Hungry Anyone?
03 August 2014 | Fulaga (Vulaga), Fiji
Lisa Anderson
Nurse Batai examines a villager
Sunday, August 3, 2014
Hungry Anyone?
It's been two weeks of lousy weather! The wind has been blowing 15 - 30 knots for days and days and days!! The howling sound, so ominous, really gets to you at times. Combined with the jerky motions on the boat from the wind chop, it makes you feel unsettled, jumpy. Sleep is difficult...ugh....Mother Nature can really be cruel at times. We started calling our weather router, Commanders Weather, a week ago - hoping for a decent weather window to head to the capital of Fiji, Suva, to re-stock our seriously dwindling supplies. You know it's getting bad, when you're walking along with other cruisers and you start asking the question, "If you could go to a restaurant right now, and order anything in the world, what would you choose?" We are down to some of the last of our supplies. A dozen or so eggs - unrefrigerated and four weeks old, one onion, a few cloves of garlic, no fresh veggies, 4 rolls of retarded toilet paper. Retarded you say? Yeah, Americans, enjoy your two ply double rolls. Enjoy your hearty Saran Wrap and aluminum foil, your Glad ziplock bags. Even though I actually purchased the Glad brand of ziplock bags in New Zealand, in no way are they the quality that you can purchase in the United States. Anyway, needless to say, proper provisioning and keeping the crew happy on a boat is an art form. And can practically be a full time job.
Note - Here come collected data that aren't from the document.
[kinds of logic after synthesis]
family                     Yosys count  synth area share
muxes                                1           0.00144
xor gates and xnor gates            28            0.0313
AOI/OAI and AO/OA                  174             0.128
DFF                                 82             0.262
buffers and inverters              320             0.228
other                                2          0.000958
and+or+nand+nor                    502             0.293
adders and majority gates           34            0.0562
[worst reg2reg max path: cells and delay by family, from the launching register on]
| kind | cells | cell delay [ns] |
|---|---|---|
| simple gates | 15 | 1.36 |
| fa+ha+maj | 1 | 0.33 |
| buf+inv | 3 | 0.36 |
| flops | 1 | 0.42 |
**src/rtl/dm_arbiter.sv**
```systemverilog
// dm_arbiter: round-robin arbiter sharing one data memory between two masters,
// one checked access (IDLE -> ACC -> RESP) every three cycles.
module dm_arbiter #(
    parameter int MEM_BYTES = 1024
) (
    input  logic        clk,
    input  logic        rstn,
    input  logic        m0_req,
    input  logic        m0_we,
    input  logic [31:0] m0_addr,
    input  logic [31:0] m0_wdata,
    input  logic [3:0]  m0_ls,
    output logic        m0_gnt,
    output logic        m0_rvalid,
    output logic [31:0] m0_rdata,
    output logic        m0_err,
    input  logic        m1_req,
    input  logic        m1_we,
    input  logic [31:0] m1_addr,
    input  logic [31:0] m1_wdata,
    input  logic [3:0]  m1_ls,
    output logic        m1_gnt,
    output logic        m1_rvalid,
    output logic [31:0] m1_rdata,
    output logic        m1_err,
    output logic        dm_wr,
    output logic [31:0] dm_addr,
    output logic [31:0] dm_din,
    output logic [3:0]  dm_ls,
    input  logic [31:0] dm_dout
);
    typedef enum logic [1:0] {IDLE, ACC, RESP} state_t;
    state_t state, state_nx;
    logic win, last, l_we, l_err, sel, sel_we, sel_err, legal, acc;
    logic [31:0] l_addr, l_wdata, sel_addr, sel_wdata, rd;
    logic [3:0] l_ls, sel_ls;
    logic [2:0] size;
    logic [32:0] end_addr;

    always_comb begin
        state_nx = IDLE;
        case (state)
            IDLE:    state_nx = (m0_req || m1_req) ? ACC : IDLE;
            ACC:     state_nx = RESP;
            default: state_nx = IDLE;
        endcase
    end

    // A lone requester always wins; a tie goes to whoever was not granted last.
    assign sel       = (m0_req && m1_req) ? ~last : m1_req;
    assign sel_we    = sel ? m1_we    : m0_we;
    assign sel_addr  = sel ? m1_addr  : m0_addr;
    assign sel_wdata = sel ? m1_wdata : m0_wdata;
    assign sel_ls    = sel ? m1_ls    : m0_ls;

    assign legal = sel_ls inside {4'b0000, 4'b1000, 4'b0100, 4'b0010, 4'b0001};
    assign size = (sel_ls == 4'b0000) ? 3'd4 : (sel_ls == 4'b1000 || sel_ls == 4'b0010) ? 3'd2 : 3'd1;
    assign end_addr = {1'b0, sel_addr} + 33'(size);
    assign sel_err = !legal
                  || (sel_we && (sel_ls == 4'b0010 || sel_ls == 4'b0001))
                  || (sel_ls == 4'b0000 && sel_addr[1:0] != 2'b00)
                  || ((sel_ls == 4'b1000 || sel_ls == 4'b0010) && sel_addr[0])
                  || end_addr > 33'(MEM_BYTES);

    assign rd = (!l_we && !l_err) ? dm_dout : '0;

    always_ff @(posedge clk or negedge rstn) begin
        if (!rstn) begin
            state    <= IDLE;
            win      <= 1'b0;
            last     <= 1'b1;
            l_we     <= 1'b0;
            l_err    <= 1'b0;
            l_addr   <= '0;
            l_wdata  <= '0;
            l_ls     <= '0;
            m0_rdata <= '0;
            m0_err   <= 1'b0;
            m1_rdata <= '0;
            m1_err   <= 1'b0;
        end else begin
            state <= state_nx;
            if (state == IDLE && state_nx == ACC) begin
                win     <= sel;
                last    <= sel;
                l_we    <= sel_we;
                l_err   <= sel_err;
                l_addr  <= sel_addr;
                l_wdata <= sel_wdata;
                l_ls    <= sel_ls;
            end
            if (state == ACC && !win) begin
                m0_rdata <= rd;
                m0_err   <= l_err;
            end
            if (state == ACC && win) begin
                m1_rdata <= rd;
                m1_err   <= l_err;
            end
        end
    end

    assign acc       = state == ACC;
    assign m0_gnt    = acc && !win;
    assign m1_gnt    = acc && win;
    assign m0_rvalid = state == RESP && !win;
    assign m1_rvalid = state == RESP && win;
    assign dm_wr     = acc && l_we && !l_err;
    assign dm_addr   = acc ? l_addr  : '0;
    assign dm_din    = acc ? l_wdata : '0;
    assign dm_ls     = acc ? l_ls    : '0;
endmodule

```
[config.mk]
export PLATFORM = sky130hd
export DESIGN_NAME = reg_dump_streamer
export DESIGN_NICKNAME = d
export VERILOG_FILES = /design/src/rtl/reg_dump_streamer.sv
export SDC_FILE = /design/constraint.sdc
export NUM_CORES = 1
export LEC_CHECK = 0
export CORE_MARGIN = 2
export CORE_UTILIZATION = 45
export CTS_BUF_LIST = sky130_fd_sc_hd__clkbuf_4 sky130_fd_sc_hd__clkbuf_8 sky130_fd_sc_hd__clkbuf_16
export DETAILED_ROUTE_END_ITERATION = 8
export HOLD_SLACK_MARGIN = 0.02
export PLACE_DENSITY = 0.77
export SLEW_MARGIN = 20
export SYNTH_ARGS = -nofsm -noshare
export SYNTH_HDL_FRONTEND = slang
export SYNTH_SLANG_ARGS = --single-unit
export TNS_END_PERCENT = 50
[constraint.sdc]
create_clock -name clk -period 1.72 [get_ports clk]
set_input_delay 0.258 -clock clk [delete_from_list [all_inputs] [get_ports clk]]
set_output_delay 0.258 -clock clk [all_outputs]
set_load 0.01 [all_outputs]
$ cat config.mk
export PLATFORM = sky130hd
export DESIGN_NAME = timer_round_ctrl_flat
export DESIGN_NICKNAME = d
export VERILOG_FILES = /design/src/rtl/game_pkg.sv /design/src/rtl/timer_round_ctrl_if.sv /design/src/rtl/sec_prescaler.sv /design/src/rtl/timer_round_ctrl.sv /design/src/flat_wrapper.sv
export SDC_FILE = /design/constraint.sdc
export NUM_CORES = 1
export LEC_CHECK = 0
export BUFFER_PORTS_ARGS = -buffer_cell sky130_fd_sc_hd__buf_4
export CAP_MARGIN = 20
export CELL_PAD_IN_SITES_DETAIL_PLACEMENT = 1
export CELL_PAD_IN_SITES_GLOBAL_PLACEMENT = 1
export CORE_ASPECT_RATIO = 0.7
export CORE_MARGIN = 2
export CORE_UTILIZATION = 38
export CTS_BUF_LIST = sky130_fd_sc_hd__clkbuf_16
export DETAILED_ROUTE_END_ITERATION = 7
export GPL_TIMING_DRIVEN = 0
export PLACE_DENSITY_LB_ADDON = 0.25
export SYNTH_ARGS = -nofsm -noshare
export SYNTH_HDL_FRONTEND = slang
export SYNTH_SLANG_ARGS = --single-unit
$ cat constraint.sdc
create_clock -name clk -period 2.1 [get_ports clk]
set_clock_uncertainty 0.15 [all_clocks]
set_input_delay 0.63 -clock clk [delete_from_list [all_inputs] [get_ports clk]]
set_output_delay 0.63 -clock clk [all_outputs]
set_load 0.1 [all_outputs]
$ cat src/rtl/game_pkg.sv
// Shared definitions for the Morse-game blocks: round-controller state
// encoding and the default timing/round constants.
package game_pkg;

  typedef enum logic [2:0] {
    IDLE   = 3'd0,
    LOAD   = 3'd1,
    RUN    = 3'd2,
    RESULT = 3'd3,
    DONE   = 3'd4
  } state_t;

  localparam int TICK_DIV_DEF   = 50000000;
  localparam int MAX_ROUNDS_DEF = 10;
  localparam int RND_W_DEF      = 4;

endpackage

$ cat src/rtl/timer_round_ctrl_if.sv
// Signal bundle between the game environment and timer_round_ctrl; the
// controller sits on the slave modport, the environment on master.
interface timer_round_ctrl_if #(
  parameter int RND_W = game_pkg::RND_W_DEF
);
  import game_pkg::*;

  // answer_valid is a one-cycle strobe with no back-pressure: answer_correct
  // is meaningful only in that cycle, and a strobe outside RUN is dropped.
  logic             start;
  logic             abort;
  logic             answer_valid;
  logic             answer_correct;
  logic             timeout_in;
  logic             pause;
  logic             reconfig;
  logic             sec_tick;
  logic             round_active;
  logic             hit_pulse;
  logic             miss_pulse;
  logic [RND_W-1:0] round_cnt;
  logic [RND_W-1:0] score;
  logic             game_over;
  state_t           state_dbg;

  modport master (
    output start, abort, answer_valid, answer_correct, timeout_in, pause,
    input  reconfig, sec_tick, round_active, hit_pulse, miss_pulse,
           round_cnt, score, game_over, state_dbg
  );

  modport slave (
    input  start, abort, answer_valid, answer_correct, timeout_in, pause,
    output reconfig, sec_tick, round_active, hit_pulse, miss_pulse,
           round_cnt, score, game_over, state_dbg
  );

endinterface

$ cat src/rtl/sec_prescaler.sv
// One-second prescaler: counts 0..TICK_DIV-1 while en is high and raises a
// registered tick in the cycle the count sits at TICK_DIV-1.
module sec_prescaler #(
  parameter int TICK_DIV = game_pkg::TICK_DIV_DEF
) (
  input  logic clk,
  input  logic rst,
  input  logic clr,
  input  logic en,
  output logic tick
);

  localparam int               CNT_W = $clog2(TICK_DIV);
  localparam logic [CNT_W-1:0] LAST  = CNT_W'(TICK_DIV - 1);
  localparam logic [CNT_W-1:0] PRE   = CNT_W'(TICK_DIV - 2);

  logic [CNT_W-1:0] cnt;

  // tick is set on the edge that moves cnt onto LAST, so it lines up with
  // that count value while staying a flop output; a held count drops it.
  always_ff @(posedge clk) begin
    if (rst || clr) begin
      cnt  <= '0;
      tick <= 1'b0;
    end else if (en) begin
      cnt  <= (cnt == LAST) ? '0 : cnt + CNT_W'(1);
      tick <= (cnt == PRE);
    end else begin
      tick <= 1'b0;
    end
  end

endmodule

$ cat src/rtl/timer_round_ctrl.sv
// Round sequencer for one Morse-game session: reloads the digit timer,
// generates its seconds tick, scores each round and flags game over.
// Build option: TIMER_ROUND_CTRL_PAUSE_EN lets `pause` freeze the prescaler.
module timer_round_ctrl
  import game_pkg::*;
#(
  parameter int TICK_DIV   = TICK_DIV_DEF,
  parameter int MAX_ROUNDS = MAX_ROUNDS_DEF,
  parameter int RND_W      = RND_W_DEF
) (
  input logic               clk,
  input logic               rst,
  timer_round_ctrl_if.slave bus
);

  state_t           state;
  state_t           stateNext;
  logic [RND_W-1:0] roundCnt;
  logic [RND_W-1:0] scoreCnt;
  logic             outcomeHit;
  logic             runStay;
  logic             tickEn;
  logic             tick;

  always_comb begin
    stateNext = state;
    unique case (state)
      IDLE:    if (bus.start) stateNext = LOAD;
      LOAD:    stateNext = RUN;
      RUN:     if (bus.answer_valid || bus.timeout_in) stateNext = RESULT;
      RESULT:  stateNext = (roundCnt == RND_W'(MAX_ROUNDS)) ? DONE : LOAD;
      DONE:    if (bus.start) stateNext = LOAD;
      default: stateNext = IDLE;
    endcase
    if (bus.abort) stateNext = IDLE;
  end

  // Counters update on entry to RESULT so the pulse and the new totals are
  // visible in the same cycle; abort never reaches RESULT, so it holds them.
  always_ff @(posedge clk) begin
    if (rst) begin
      state      <= IDLE;
      roundCnt   <= '0;
      scoreCnt   <= '0;
      outcomeHit <= 1'b0;
    end else begin
      state <= stateNext;
      if (stateNext == LOAD && (state == IDLE || state == DONE)) begin
        roundCnt <= '0;
        scoreCnt <= '0;
      end else if (state == RUN && stateNext == RESULT) begin
        roundCnt   <= roundCnt + RND_W'(1);
        outcomeHit <= bus.answer_valid && bus.answer_correct;
        if (bus.answer_valid && bus.answer_correct && scoreCnt != {RND_W{1'b1}})
          scoreCnt <= scoreCnt + RND_W'(1);
      end
    end
  end

  // Only count while staying in RUN, so no tick can land in RESULT or LOAD.
  assign runStay = (state == RUN) && (stateNext == RUN);

`ifdef TIMER_ROUND_CTRL_PAUSE_EN
  assign tickEn = runStay && !bus.pause;
`else
  logic unusedPause;
  assign unusedPause = bus.pause;
  assign tickEn      = runStay;
`endif

  sec_prescaler #(.TICK_DIV(TICK_DIV)) u_prescaler (
    .clk  (clk),
    .rst  (rst),
    .clr  (state == LOAD),
    .en   (tickEn),
    .tick (tick)
  );

  assign bus.reconfig     = (state == LOAD);
  assign bus.sec_tick     = tick;
  assign bus.round_active = (state == RUN);
  assign bus.hit_pulse    = (state == RESULT) && outcomeHit;
  assign bus.miss_pulse   = (state == RESULT) && !outcomeHit;
  assign bus.round_cnt    = roundCnt;
  assign bus.score        = scoreCnt;
  assign bus.game_over    = (state == DONE);
  assign bus.state_dbg    = state;

endmodule
$ cat src/flat_wrapper.sv
// flat-port wrapper written by rule: the top's interface ports become plain ports
module timer_round_ctrl_flat import game_pkg::*;
#(
  parameter int TICK_DIV   = TICK_DIV_DEF,
  parameter int MAX_ROUNDS = MAX_ROUNDS_DEF,
  parameter int RND_W      = RND_W_DEF
)
  (clk, rst, bus_start, bus_abort, bus_answer_valid, bus_answer_correct, bus_timeout_in, bus_pause, bus_reconfig, bus_sec_tick, bus_round_active, bus_hit_pulse, bus_miss_pulse, bus_round_cnt, bus_score, bus_game_over, bus_state_dbg);
  timer_round_ctrl_if #(.RND_W(RND_W)) bus_i ();
  input logic clk;
  input logic rst;
  input wire logic [$bits(bus_i.start)-1:0] bus_start;
  input wire logic [$bits(bus_i.abort)-1:0] bus_abort;
  input wire logic [$bits(bus_i.answer_valid)-1:0] bus_answer_valid;
  input wire logic [$bits(bus_i.answer_correct)-1:0] bus_answer_correct;
  input wire logic [$bits(bus_i.timeout_in)-1:0] bus_timeout_in;
  input wire logic [$bits(bus_i.pause)-1:0] bus_pause;
  output wire logic [$bits(bus_i.reconfig)-1:0] bus_reconfig;
  output wire logic [$bits(bus_i.sec_tick)-1:0] bus_sec_tick;
  output wire logic [$bits(bus_i.round_active)-1:0] bus_round_active;
  output wire logic [$bits(bus_i.hit_pulse)-1:0] bus_hit_pulse;
  output wire logic [$bits(bus_i.miss_pulse)-1:0] bus_miss_pulse;
  output wire logic [$bits(bus_i.round_cnt)-1:0] bus_round_cnt;
  output wire logic [$bits(bus_i.score)-1:0] bus_score;
  output wire logic [$bits(bus_i.game_over)-1:0] bus_game_over;
  output wire logic [$bits(bus_i.state_dbg)-1:0] bus_state_dbg;
  assign bus_i.start = bus_start;
  assign bus_i.abort = bus_abort;
  assign bus_i.answer_valid = bus_answer_valid;
  assign bus_i.answer_correct = bus_answer_correct;
  assign bus_i.timeout_in = bus_timeout_in;
  assign bus_i.pause = bus_pause;
  assign bus_reconfig = bus_i.reconfig;
  assign bus_sec_tick = bus_i.sec_tick;
  assign bus_round_active = bus_i.round_active;
  assign bus_hit_pulse = bus_i.hit_pulse;
  assign bus_miss_pulse = bus_i.miss_pulse;
  assign bus_round_cnt = bus_i.round_cnt;
  assign bus_score = bus_i.score;
  assign bus_game_over = bus_i.game_over;
  assign bus_state_dbg = bus_i.state_dbg;
  timer_round_ctrl #(.TICK_DIV(TICK_DIV), .MAX_ROUNDS(MAX_ROUNDS), .RND_W(RND_W)) u_core (.clk(clk), .rst(rst), .bus(bus_i));
endmodule
Word level (Yosys, flattened, before mapping)
Cells that the tools add are included.
{"block": "totals", "word_cells": 45, "out_inout_bits": 17, "register_bits": 39, "in_bits": 8}
{"block": "op_classes", "n_reduce_logical": 17, "n_addsub": 3, "n_eq_ne": 11, "n_mux": 6, "bitwise": 2}
{"operator": "equality test 26 bit, second input constant", "count": 2}
{"operator": "adder 26 x 1 -> 26 bit, second input constant", "count": 1}
{"operator": "2-to-1 mux 26 bit", "count": 1}
{"operator": "equality test 3 x 2 -> 1 bit, second input constant", "count": 4}
{"operator": "2-to-1 mux 3 bit", "count": 4}
{"operator": "case mux 3 bit (4 select lines)", "count": 1}
{"operator": "adder 4 x 1 -> 4 bit, second input constant", "count": 2}
{"operator": "logical AND 1 bit", "count": 7}
{"operator": "equality test 3 x 1 -> 1 bit, second input constant", "count": 2}
{"operator": "OR reduction 2 bit", "count": 3}
{"operator": "equality test 4 bit, second input constant", "count": 1}
{"operator": "!= test 4 bit, second input constant", "count": 1}
{"operator": "AND reduction 2 bit", "count": 2}
{"operator": "equality test 3 bit, second input constant", "count": 1}
{"operator": "logical NOT 3 bit", "count": 1}
{"operator": "logical OR 1 bit", "count": 3}
{"operator": "inverter 1 bit", "count": 2}
{"operator": "logical NOT 1 bit", "count": 1}

Logic depth before layout (Yosys ltp)
{"block": "depth", "ltp_word": 8, "depth_mapped": 7, "depth_no_buf": 6}

By module
From an unflattened synthesis, not the netlist that was laid out.
{"block": "unflattened", "hier_cells": 234, "hier_area_um2": 2026.9}
{"module": "sec_prescaler", "cells_each": 157, "area_each_um2": 1340.0, "seq_area_each_um2": 540.5, "n_inst": 1}
{"module": "timer_round_ctrl", "cells_each": 77, "area_each_um2": 686.9, "seq_area_each_um2": 240.2, "n_inst": 1}

Worst setup path after synthesis
OpenSTA, ideal clock, no wires.
{"block": "synth_timing", "path_type": "register -> register", "start": "reg u_core.state[0], in the netlist u_core.bus.state_dbg[0]", "end": "reg u_core.u_prescaler.cnt[0]", "t_required_ns": 1.835, "path_slack_ns": -2.658, "path_buffers": 2, "setup_ns": 0.115, "arrival_ns": 4.493, "path_stages_with_launch": 7, "synth_period_minus_slack_ns": 4.758, "cell_sequence": "dfxtp_1 > clkbuf_1 > nor3b_1 > nor2_1 > o21ai_4 > buf_6 > nor2_1"}
{"block": "synth_between", "word_cells_on_any_way": 13, "classes_between": "eq/ne: 5; mux: 4; reduce/logical: 4"}
{"element": "start, declared", "line": "timer_round_ctrl.sv:16", "text": "state_t state;"}
{"element": "start signal, assigned", "line": "timer_round_ctrl.sv:47", "text": "state <= stateNext;"}
{"element": "equality test 3 x 1 -> 1 bit *"}
{"element": "via bus_reconfig", "line": "flat_wrapper.sv:18", "text": "output wire logic [$bits(bus_i.reconfig)-1:0] bus_reconfig;"}
{"element": "case mux 3 bit (4 select lines)", "line": "timer_round_ctrl.sv:27", "text": "unique case (state)"}
{"element": "2-to-1 mux 3 bit", "line": "timer_round_ctrl.sv:35", "text": "if (bus.abort) stateNext = IDLE;"}
{"element": "equality test 3 x 2 -> 1 bit", "line": "timer_round_ctrl.sv:61", "text": "assign runStay = (state == RUN) && (stateNext == RUN);"}
{"element": "logical AND 1 bit", "line": "timer_round_ctrl.sv:61"}
{"element": "end signal, assigned", "line": "sec_prescaler.sv:26", "text": "cnt <= (cnt == LAST) ? '0 : cnt + CNT_W'(1);"}
{"element": "end, declared", "line": "sec_prescaler.sv:17", "text": "logic [CNT_W-1:0] cnt;"}
Mark *: on every way through the listed nets, which the timed path passes. The rest lies on a longest branch.
A chain may end at the register's enable or synchronous reset.

Worst setup path in the final report
{"block": "layout_timing", "start": "reg u_core.u_prescaler.cnt[25]", "end": "reg u_core.u_prescaler.cnt[1]"}
{"block": "layout_between", "elab_chain_len": 2}
{"element": "equality test 26 bit", "line": "sec_prescaler.sv:26"}
{"element": "2-to-1 mux 26 bit", "line": "sec_prescaler.sv:26"}
Every way passes these cells.

==> flow_summary.yaml <==
finish:
  drive_above_1_share_pct: 32.46
  finalNonFillerCells: 337
  stdcell_area_um2: 2655
  final_nets: 280
  area_delta_synth_final_pct: 39.24
  diodes: 0
synthesis:
  yosysWarnings: 0
  synth_cell_types: 43
  syn_inst: 220
  async_flop_share_pct: 0
  ys_seq_area_share_pct: 40.94
  synth_flop_cell: "dfxtp_1"
  avgSynthCellArea_um2: 8.667
  syn_nets: 233
  synth_edf_count: 0
  synth-seq-cells: 39
  syn_area_um2: 1907
route:
  wire_per_inst_um: 16.58
  dr.first_iter.drc_count: 88
  routed_wl_um: 5586
  vias: 1728
  drcViolationCount: 0
  ant_nets: 0
  drt-pass1-iter-count: 4
  via_per_inst: 5.128
setup_path:
  critPathSlowestCell: "or4bb_1"
  worstReg2RegStart: "u_core.u_prescaler.cnt[25]"
  critical_path_class: "flip-flop to flip-flop"
  critPathLaunchType: "flip-flop"
  r2r_cells: 6
  path_cells: "or4bb_1 > nor4_4 > nand4_2 > o21ai_4 > buf_6 > a211oi_2"
  r2r_slack_ps: -20
  critPathLaunch: "u_core.u_prescaler.cnt[25]"
  r2r_end: "u_core.u_prescaler.cnt[1]"
  critPathMaxStageDelay_ps: 530
  path_max_fanout: 5
  arrival_ps: 2120
  end_kind: "flip-flop"
  required_ps: 2100
timing:
  max_slew_margin_pct: 57.68
  final-max-slew-violation-count: 0
  finalCritPeriodShare_pct: 100.8
  setup_viol: 16
  worst_slack_ps: -17.80
  max_freq_mhz: 472.2
  finalHoldViolCount: 0
  rsz0062_at_grt: "true"
  worst_pin_slew_ps: 630.0
  fin_crit_ps: 2118
pwr:
  power.internal_uw: 1297
  p_sw_share_pct: 22.74
  switchingPower_uw: 381.8
  powerDensity_nw_per_um2: 632.5
  p_seq_share_pct: 44.3
  power.leakage_uw: 0.001004
  comb_power_share_pct: 7.9
  power_frac_clock_pct: 47.8
  vdd_drop_max_mv: 0.2916
min_path:
  holdCritPathClass: "flip-flop to flip-flop"
  min_from: "u_core.outcomeHit"
  min_to: "u_core.outcomeHit"
  whs_path_depth: 2
floorplanning:
  start_util_pct: 39.66
  dieHeight_um: 63.27
  core_area_um2: 4808
  die-area_um2: 5609
  pin_count: 25
  die_x_um: 88.67
  row_count: 21
global_routing:
  gr-total-overflow: 0
  grt_max_degree: 13
  grt_pass1_vias: 1688
  track_usage_pct: 20.25
  grt_pass1_wl_um: 8604
  grt_antenna_before_repair: 0
placed_design:
  dp_hpwl_um: 3559
  placedInstanceArea_um2: 2218
  place.gp.congestion: 0.8162
  port_buffers: 23
  dp_cells: 312
flow_run:
  cap_violations: 0
outcome:
  status: "complete, but fails checks"
  violations: "setup timing"
clock_network:
  insertion_delay_ps: 280
  cts.sinks: 39
  numCtsBuffers: 5
  htree_levels: 2
  ctsRootBufferMaster: "clkbuf_16"
  cts_tree: "done"
  cts_buffer_depth: 2
  cts.clk_slew.worst_paths_ps: 60
logic make-up (layout without fill, tap and decap cells):
group,Yosys count,count (layout),share of synthesized area (%)
mux,1,1,0.5250
simple gates,119,119,32.55
flops,39,39,40.94
buf+inv,11,59,3.018
xor+xnor,27,27,12.40
fa+ha+maj,5,5,3.281
compound gates,18,18,7.284
worst max-delay path: cells and delay by family (launching register included):
family / cells / cell delay, ps
AOI/OAI and AO/OA: 2 / 320
buffers and inverters: 1 / 170
DFF: 1 / 350
and+or+nand+nor: 3 / 1000
cell usage in the layout, fill, tap and decap left out, types with 2 or more instances in the layout:
| master | Yosys | routed |
|---|---|---|
| a211oi_1 | 3 | 2 |
| a21oi_1 | 6 | 6 |
| and2_2 | 2 | 2 |
| and3_1 | 3 | 2 |
| and3_2 | 2 | 2 |
| buf_12 | 0 | 5 |
| buf_4 | 0 | 32 |
| buf_6 | 2 | 4 |
| clkbuf_16 | 0 | 6 |
| dfxtp_1 | 39 | 34 |
| dfxtp_2 | 0 | 2 |
| dfxtp_4 | 0 | 3 |
| ha_1 | 5 | 5 |
| inv_1 | 6 | 6 |
| nand2_1 | 17 | 16 |
| nand3_1 | 12 | 11 |
| nand4_1 | 10 | 10 |
| nor2_1 | 48 | 40 |
| nor2_2 | 0 | 6 |
| nor2_4 | 0 | 2 |
| nor3_1 | 2 | 2 |
| nor4_1 | 2 | 2 |
| o21ai_0 | 4 | 4 |
| or2_2 | 2 | 2 |
| or3_1 | 2 | 2 |
| xnor2_1 | 5 | 5 |
| xor2_1 | 22 | 22 |
power groups by stage:
stage	combinational, uW	sequential [uW]	clock [uW]
2_1_floorplan	52.6	773	0
3_3_place_gp	98.4	759	0
3_5_place_dp	99.1	760	0
4_1_cts	115	743	819
5_1_grt	140	743	857
6_report	133	743	803
flip-flops by register name, summed over array words and instances (netlist names):
register                 cells
u_core.u_prescaler.cnt      26
u_core.bus.score             4
u_core.bus.round_cnt         4
u_core.u_prescaler.tick      1
u_core.outcomeHit            1
u_core.bus.state_dbg         3
cell usage after synthesis (2+ instances only):
cell type / n / area share, %
a211oi_1: 3 / 1.2
a21oi_1: 6 / 1.6
and2_2: 2 / 0.79
and3_1: 3 / 0.98
and3_2: 2 / 0.79
buf_6: 2 / 1.2
clkbuf_1: 2 / 0.39
dfxtp_1: 39 / 41
ha_1: 5 / 3.3
inv_1: 6 / 1.2
nand2_1: 17 / 3.3
nand3_1: 12 / 3.1
nand4_1: 10 / 3.3
nor2_1: 48 / 9.4
nor3_1: 2 / 0.52
nor3b_1: 3 / 1.2
nor4_1: 2 / 0.66
o21ai_0: 4 / 1.0
or2_2: 2 / 0.66
or3_1: 2 / 0.66
xnor2_1: 5 / 2.3
xor2_1: 22 / 10
metal layers:
layer / track usage (%) / part of all wire (%) / vias up
li1: - / - / 853
met1: 28.96 / 50 / 851
met2: 28.73 / 46 / 19
met3: 5.898 / 3.2 / 5
met4: 7.197 / 0.91 / 0
met5: 0 / 0 / -
worst max path at each step:
stage | end | slack (ps) | depth (start not counted)
global placement | u_core.bus.round_cnt[3] | -350 | 6
floorplan | bus_reconfig | -340 | 2
detailed placement | u_core.bus.round_cnt[3] | -510 | 6
global route | u_core.u_prescaler.cnt[1] | -120 | 6
CTS | u_core.u_prescaler.cnt[23] | -30 | 6
finish | u_core.u_prescaler.cnt[1] | -20 | 6
per-stage QoR:
| step | hold WS, ps | total power [uW] | setup TNS [ps] | util, % | setup WS, ps |
|---|---|---|---|---|---|
| floorplan | 303.8 | 825.4 | -7522 | - | -341.8 |
| global placement | 349.8 | 857.7 | -5796 | 46.14 | -348.2 |
| detailed placement | 370.3 | 858.6 | -6976 | 46.14 | -506.8 |
| CTS | 378.8 | 1677 | -208.7 | 52.51 | -26.47 |
| global route | 401.1 | 1740 | -2173 | 55.22 | -119.7 |
| finish | 387.8 | 1679 | -141.0 | 55.22 | -17.80 |
repair_timing:
action,CTS,global route
gates resized for setup,22,18
pin swaps,7,6
hold buffers,0,0
endpoints found under the setup margin,31,27
setup buffers,7,9
gates cloned,0,1
cell type report:
type,instances,area [um2]
multi-input cells,170,1179
inverters,6,22.52
fillers,548,2153
repair buffers,40,367.9
flip-flops and latches,39,794.5
clock buffers,6,150.1
well taps,69,86.33
clock inverters,2,8.758
plain buffers,5,46.29
(Power assumes the default switching activity.)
Anyway, this dreamy food conversation was taking place, while we were on a 10K walk back from the third village on the island of Fulaga with the island nurse and four other cruisers. This was our second day of volunteering with a health census. Height/weight and the dreaded BMI. Blood sugar and blood pressure as well. This was a three day event for the three villages - one village a day. Ben was in charge of measuring peoples height (go figure!), Larry did the BMI formula, and I (I'm not sure how I landed in this job) poked peoples fingers for a mere drop of blood. Now this sounds easy, doesn't it? Not so much. First off, it was early morning and these peoples hands were freezing! Second, have you ever felt the calluses on a mans hands who has been fishing and farming and woodcarving and who knows what else his entire life? And third, we were doing this on our hands and knees on the floor because a table and chair is practically unheard of here in these islands! The first day I was all gentle and all, using the individual clicking pokey things, sometimes having to do it numerous times for that single drop. By the second day I had moved onto the needle looking gadget that really seemed to do the trick but I did make a few of the people jump...sorry.
It really was a great experience, and wonderful to meet almost every person on the island - say, "Bula!", and shake their hand. We had that feeling of - right...this is why we are doing what we are doing, slowly sailing around the world. And the best thing of all was really getting to know Batai - the sweet, gentle, smart, hardworking male nurse/doctor/nutritionist/trauma center - who literally has his finger on the pulse of all the inhabitants of Fulaga. It is a tremendous undertaking for a twenty seven year old, and possibly a three year commitment. He is originally from Suva, a big bustling city, where he started working at the age of nine, selling his mothers homemade roti on the street till all hours of the night, after his father left the family. Batai, being the oldest of three children, had the weight of the world on his shoulders. After we learned the story of his life, he asked us, what were our childhoods like? Larry and I looked at each other, and in that quiet beat our minds were racing...what could we say? We both looked at Batai and said one word...spoiled.
The health concerns in this census were weight, diabetes, and hypertension. Only theirs is not from too many trips to McDonalds. It is more likely due to genetics, and the all famous taro root and sweet potatoes and all things - as I like to say, white death. So, starving by noon, we were served lunch both days, consisting of white bread, white crackers, and jam. I thought I was gonna go into a diabetic coma! The hot water boiled with lemon leaves was a treat though.
As you can clearly see, this 10K walk was challenging. Not only because we were trudging through mangroves and climbing up rocks and through tree roots and thick black mud, and getting eaten alive by mosquitoes (we'd run out of mosquito repellant by now), but we were also covered in burrs from the thickets that you walk through all over this island (the poking of the stickers does sort of take your mind off the itch of the mosquito :).
So, in times like these, doesn't the question - if you could order anything in the world to eat right now what would it be - seem appropriate?